The runtime exposes two structured path namespaces:

- `context.source`
- `context.mirror`

Examples:

```python
context.source.path
context.source.with_extension(".json")
context.source.with_suffix(".json")
context.source.file("notes.json")
context.source.namespaced_file("notes.json")
context.source.root_file("lookup.csv")

context.mirror.with_extension(".parquet")
context.mirror.with_suffix(".parquet")
context.mirror.file("open_claims.parquet")
context.mirror.namespaced_file("open_claims.parquet")
context.mirror.root_file("analytics.duckdb")
```

`context.source` resolves read-side paths. `context.mirror` resolves write-ready output paths.

The important difference is:

- `source` is about where the active input lives
- `mirror` is about where outputs for that input should go

That lets you keep path logic readable and source-aware without hand-building relative paths in every step.

Examples of common patterns:

- read a sidecar file beside the current source with `context.source.file("notes.json")`
- write one mirrored parquet beside the source shape with `context.mirror.with_suffix(".parquet")`
- write multiple outputs for the same source with `context.mirror.namespaced_file(...)`
- write a stable root-level artifact such as a snapshot or DuckDB file with `context.mirror.root_file(...)`

## Discovery

The desktop UI and Python entrypoints discover flows from compiled flow modules.

Each discovered flow module contributes:

- a module name
- optional `DESCRIPTION`
- `build() -> Flow`

The flow-module filename/module name is the flow identity surfaced in discovery and execution. The UI uses `Flow.label` when present, otherwise it derives a readable title from that internal name.

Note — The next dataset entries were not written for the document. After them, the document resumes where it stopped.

===== config.mk =====
export PLATFORM = sky130hd
export DESIGN_NAME = rvfi_imem_sched
export DESIGN_NICKNAME = d
export VERILOG_FILES = /design/src/rtl/rvfi_sched_pkg.sv /design/src/rtl/rvfi_sched_fifo.sv /design/src/rtl/rvfi_imem_sched.sv
export SDC_FILE = /design/constraint.sdc
export NUM_CORES = 1
export LEC_CHECK = 0
export ABC_AREA = 0
export BUFFER_PORTS_ARGS = -buffer_cell sky130_fd_sc_hd__buf_2
export CAP_MARGIN = 20
export CORE_ASPECT_RATIO = 0.6
export CORE_UTILIZATION = 59
export CTS_BUF_LIST = sky130_fd_sc_hd__clkbuf_2 sky130_fd_sc_hd__clkbuf_4 sky130_fd_sc_hd__clkbuf_8
export CTS_CLUSTER_SIZE = 30
export DETAILED_ROUTE_END_ITERATION = 8
export MAX_ROUTING_LAYER = met4
export PLACE_DENSITY = 0.79
export SYNTH_ARGS = -nofsm -noshare
export SYNTH_HDL_FRONTEND = slang
export SYNTH_SLANG_ARGS = --single-unit
export TNS_END_PERCENT = 1

===== constraint.sdc =====
create_clock -name clk -period 5.58 [get_ports clk]
set_input_delay 0.558 -clock clk [delete_from_list [all_inputs] [get_ports clk]]
set_output_delay 0.558 -clock clk [all_outputs]
set_load 0.02 [all_outputs]

===== src/rtl/rvfi_sched_pkg.sv =====
// Shared types for the RVFI retirement scheduler.
// Entry layout carried through the FIFO and the FSM state encoding.
// No logic here; widths are fixed by the package constants.
package rvfi_sched_pkg;

  // Register/PC width of the checked core (the XLEN the entry pc is built with).
  localparam int SCHED_XLEN = 32;

  // Width of the RVFI order field carried per entry.
  localparam int ORDER_W = 8;

  // Width of an instruction word.
  localparam int INSN_W = 32;

  typedef struct packed {
    logic [ORDER_W-1:0]    order;
    logic [INSN_W-1:0]     insn;
    logic [SCHED_XLEN-1:0] pc;
  } rvfi_sched_entry_t;

  typedef enum logic [0:0] {
    RUN  = 1'b0,
    HALT = 1'b1
  } rvfi_sched_state_t;

endpackage


===== src/rtl/rvfi_sched_fifo.sv =====
// Multi-write (up to NRET per cycle), single-read entry storage with occupancy count.
// Latency: a write becomes readable at the head on the following cycle.
// Backpressure: none internally; the caller only writes when wr_n fits in free space.
module rvfi_sched_fifo
  import rvfi_sched_pkg::*;
#(
  parameter int  NRET  = 2,
  parameter int  DEPTH = 4,
  localparam int PW    = $clog2(DEPTH),
  localparam int CW    = PW + 1
) (
  input  logic              clk,
  input  logic              reset,
  input  rvfi_sched_entry_t wr_data [NRET],
  input  logic [CW-1:0]     wr_n,
  input  logic              rd_en,
  output rvfi_sched_entry_t rd_data,
  output logic [CW-1:0]     count
);

  rvfi_sched_entry_t mem [DEPTH];
  logic [PW-1:0]     wr_ptr;
  logic [PW-1:0]     rd_ptr;

  // Storage and pointers: compacted entries land at consecutive slots from the tail.
  always_ff @(posedge clk) begin
    if (reset) begin
      wr_ptr <= '0;
      rd_ptr <= '0;
      count  <= '0;
      for (int i = 0; i < DEPTH; i++) begin
        mem[i] <= '0;
      end
    end else begin
      for (int i = 0; i < NRET; i++) begin
        if (CW'(i) < wr_n) begin
          mem[wr_ptr + PW'(i)] <= wr_data[i];
        end
      end
      wr_ptr <= wr_ptr + PW'(wr_n);
      if (rd_en) begin
        rd_ptr <= rd_ptr + PW'(1);
      end
      count <= count + wr_n - CW'(rd_en);
    end
  end

  // Head is read straight from storage so the consumer sees no path from the inputs.
  assign rd_data = mem[rd_ptr];

endmodule


===== src/rtl/rvfi_imem_sched.sv =====
// Serialises the multi-channel RVFI retire bundle into one in-order stream, oldest channel first.
// Latency: 1 cycle from retire to chk_* at the earliest; one pop per cycle.
// Backpressure: chk_ready stalls the head; a group that does not fit is dropped, flags overflow and halts.
// Optional order-gap checking is compiled in with RVFI_IMEM_SCHED_ORDER_CHECK_EN.
module rvfi_imem_sched
  import rvfi_sched_pkg::*;
#(
  parameter int  XLEN  = 32,
  parameter int  NRET  = 2,
  parameter int  DEPTH = 4,
  localparam int CW    = $clog2(DEPTH) + 1
) (
  input  logic                   clk,
  input  logic                   reset,
  input  logic [NRET-1:0]        rvfi_valid,
  input  logic [NRET*8-1:0]      rvfi_order,
  input  logic [NRET*32-1:0]     rvfi_insn,
  input  logic [NRET*XLEN-1:0]   rvfi_pc_rdata,
  output logic                   chk_valid,
  input  logic                   chk_ready,
  output logic [7:0]             chk_order,
  output logic [31:0]            chk_insn,
  output logic [XLEN-1:0]        chk_pc,
  output logic                   overflow,
  output logic                   order_err
);

  rvfi_sched_state_t state;
  rvfi_sched_state_t state_nxt;

  rvfi_sched_entry_t comp [NRET];
  rvfi_sched_entry_t head;
  logic [CW-1:0]     n;
  logic [CW-1:0]     count;
  logic [CW-1:0]     free;
  logic [CW-1:0]     wr_n;
  logic              push_en;
  logic              accept;
  logic              drop;
  logic              pop;
  logic              ord_mismatch;

  // Compact valid channels into consecutive slots, preserving channel (age) order.
  always_comb begin
    int slot;
    slot = 0;
    for (int i = 0; i < NRET; i++) begin
      comp[i] = '0;
    end
    for (int k = 0; k < NRET; k++) begin
      if (rvfi_valid[k]) begin
        comp[slot].order = rvfi_order[k*8 +: 8];
        comp[slot].insn  = rvfi_insn[k*32 +: 32];
        comp[slot].pc    = SCHED_XLEN'(rvfi_pc_rdata[k*XLEN +: XLEN]);
        slot = slot + 1;
      end
    end
    n = CW'(slot);
  end

  // Whole-group accept or drop against the pre-pop free space; never a partial push.
  always_comb begin
    free   = CW'(DEPTH) - count;
    accept = push_en && (n != '0) && (n <= free);
    drop   = push_en && (n != '0) && (n > free);
    wr_n   = accept ? n : '0;
    pop    = chk_valid && chk_ready;
  end

  rvfi_sched_fifo #(
    .NRET  (NRET),
    .DEPTH (DEPTH)
  ) u_fifo (
    .clk     (clk),
    .reset   (reset),
    .wr_data (comp),
    .wr_n    (wr_n),
    .rd_en   (pop),
    .rd_data (head),
    .count   (count)
  );

  assign chk_valid = (count != '0);
  assign chk_order = head.order;
  assign chk_insn  = head.insn;
  assign chk_pc    = XLEN'(head.pc);

  // FSM state register; HALT is only left through reset.
  always_ff @(posedge clk) begin
    if (reset) begin
      state <= RUN;
    end else begin
      state <= state_nxt;
    end
  end

  // FSM next state: a dropped group or an order gap stops intake for good.
  always_comb begin
    state_nxt = state;
    if (state == RUN && (drop || ord_mismatch)) begin
      state_nxt = HALT;
    end
  end

  // FSM outputs: only RUN admits new retire groups; the FIFO drains in either state.
  always_comb begin
    push_en = (state == RUN);
  end

  // Sticky overflow flag, raised the cycle after a group is discarded.
  always_ff @(posedge clk) begin
    if (reset) begin
      overflow <= 1'b0;
    end else if (drop) begin
      overflow <= 1'b1;
    end
  end

`ifdef RVFI_IMEM_SCHED_ORDER_CHECK_EN
  logic [7:0] expected;
  logic       exp_vld;

  // The first pop only primes the expectation; later pops must follow it exactly.
  assign ord_mismatch = pop && exp_vld && (chk_order != expected);

  // Expected-order tracking; the 255->0 wrap falls out of the 8-bit add.
  always_ff @(posedge clk) begin
    if (reset) begin
      expected  <= '0;
      exp_vld   <= 1'b0;
      order_err <= 1'b0;
    end else begin
      if (pop) begin
        expected <= chk_order + 8'd1;
        exp_vld  <= 1'b1;
      end
      if (ord_mismatch) begin
        order_err <= 1'b1;
      end
    end
  end
`else
  assign ord_mismatch = 1'b0;
  assign order_err    = 1'b0;
`endif

endmodule
===== src/rtl/spi_jedec_id_reader.sv =====
// JEDEC Read-ID (0x9F) sequencer for the board SPI flash (mode 0).
// Shifts out the opcode, clocks in three ID bytes and holds them on
// registered outputs for the display muxes. Runs once after reset when
// AUTO_START is set, then once per accepted start.
//   clk, reset                   : system clock, sync active-high reset
//   start                        : read request, only looked at in IDLE
//   spi_miso                     : flash data in
//   spi_cs_n, spi_sck, spi_mosi  : flash pins, all straight from flops
//   busy                         : transaction in progress (through DONE)
//   done                         : one-cycle pulse when results update
//   id_valid                     : sticky, first result has landed
//   id_error                     : last result was all-0 or all-1
//   manufacture_id, memory_type,
//   memory_capacity              : captured ID bytes, in receive order
module spi_jedec_id_reader #(
  parameter int unsigned CLK_DIV    = 2,
  parameter logic [7:0]  CMD_RDID   = spi_flash_pkg::CMD_RDID,
  parameter bit          AUTO_START = 1'b1
) (
  input  logic       clk,
  input  logic       reset,
  input  logic       start,
  input  logic       spi_miso,
  output logic       spi_cs_n,
  output logic       spi_sck,
  output logic       spi_mosi,
  output logic       busy,
  output logic       done,
  output logic       id_valid,
  output logic       id_error,
  output logic [7:0] manufacture_id,
  output logic [7:0] memory_type,
  output logic [7:0] memory_capacity
);

  import spi_flash_pkg::*;

  localparam int         SR_W     = ID_BYTES * 8;
  localparam logic [5:0] LAST_BIT = 6'(RDID_BITS - 1);
  localparam logic [5:0] CMD_LEN  = 6'd8;

  state_e          state_q;
  logic            auto_q;     // pending one-shot launch after reset
  logic [5:0]      bit_q;
  logic [7:0]      cmd_q;      // remaining opcode bits, MSB next; zeros after
  logic [SR_W-1:0] sr_q;
  logic            cs_n_q, sck_q, mosi_q;
  logic            busy_q, done_q, valid_q, error_q;
  logic [SR_W-1:0] id_q;
  logic            tick;

  // Counter is held at 0 outside SHIFT/HOLD so every transaction starts
  // with a full low half-period.
  spi_phase_timer #(.CLK_DIV(CLK_DIV)) u_timer (
    .clk   (clk),
    .reset (reset),
    .clr_i ((state_q == IDLE) || (state_q == DONE)),
    .en_i  ((state_q == SHIFT) || (state_q == HOLD)),
    .tick_o(tick)
  );

  always_ff @(posedge clk) begin
    if (reset) begin
      state_q <= IDLE;
      auto_q  <= AUTO_START;
      bit_q   <= '0;
      cmd_q   <= '0;
      sr_q    <= '0;
      cs_n_q  <= 1'b1;
      sck_q   <= 1'b0;
      mosi_q  <= 1'b0;
      busy_q  <= 1'b0;
      done_q  <= 1'b0;
      valid_q <= 1'b0;
      error_q <= 1'b0;
      id_q    <= '0;
    end else begin
      case (state_q)
        IDLE: begin
          done_q <= 1'b0;
          busy_q <= 1'b0;
          if (start || auto_q) begin
            auto_q  <= 1'b0;
            state_q <= SHIFT;
            bit_q   <= '0;
            cs_n_q  <= 1'b0;
            sck_q   <= 1'b0;
            mosi_q  <= CMD_RDID[7];
            cmd_q   <= {CMD_RDID[6:0], 1'b0};
            busy_q  <= 1'b1;
          end
        end
        SHIFT: begin
          if (tick) begin
            if (!sck_q) begin
              // Rising edge: sample; opcode-phase samples are don't-care.
              sck_q <= 1'b1;
              if (bit_q >= CMD_LEN) sr_q <= {sr_q[SR_W-2:0], spi_miso};
            end else begin
              // Falling edge: present next bit (zeros once opcode is out).
              sck_q  <= 1'b0;
              mosi_q <= cmd_q[7];
              cmd_q  <= {cmd_q[6:0], 1'b0};
              bit_q  <= bit_q + 6'd1;
              if (bit_q == LAST_BIT) state_q <= HOLD;
            end
          end
        end
        HOLD: begin
          if (tick) begin
            state_q <= DONE;
            cs_n_q  <= 1'b1;
            mosi_q  <= 1'b0;
            done_q  <= 1'b1;
            id_q    <= sr_q;
            valid_q <= 1'b1;
            error_q <= id_is_blank(sr_q);
          end
        end
        DONE: begin
          state_q <= IDLE;
          done_q  <= 1'b0;
          busy_q  <= 1'b0;
        end
        default: state_q <= IDLE;
      endcase
    end
  end

  assign spi_cs_n        = cs_n_q;
  assign spi_sck         = sck_q;
  assign spi_mosi        = mosi_q;
  assign busy            = busy_q;
  assign done            = done_q;
  assign id_valid        = valid_q;
  assign id_error        = error_q;
  assign manufacture_id  = id_q[23:16];
  assign memory_type     = id_q[15:8];
  assign memory_capacity = id_q[7:0];

endmodule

That discovered `Flow` object is what the UI inspects for:

- grouping
- step labels
- runtime mode
- source and mirror bindings

The authored `Flow` is the contract the runtime and UI inspect after discovery.

## Workspaces

Flows are discovered from the currently selected authored workspace.

An authored workspace typically contains:

- `flow_modules/`
- `flow_modules/flow_helpers/`
- `config/`
- `databases/`

The desktop app binds to one workspace at a time. When the selected workspace changes, the app reloads:

- discovered flows
- local runtime state
- daemon control state
- visible runs and logs

For the control and state model behind that, see [App Runtime and Workspaces](app-runtime-and-workspaces.md).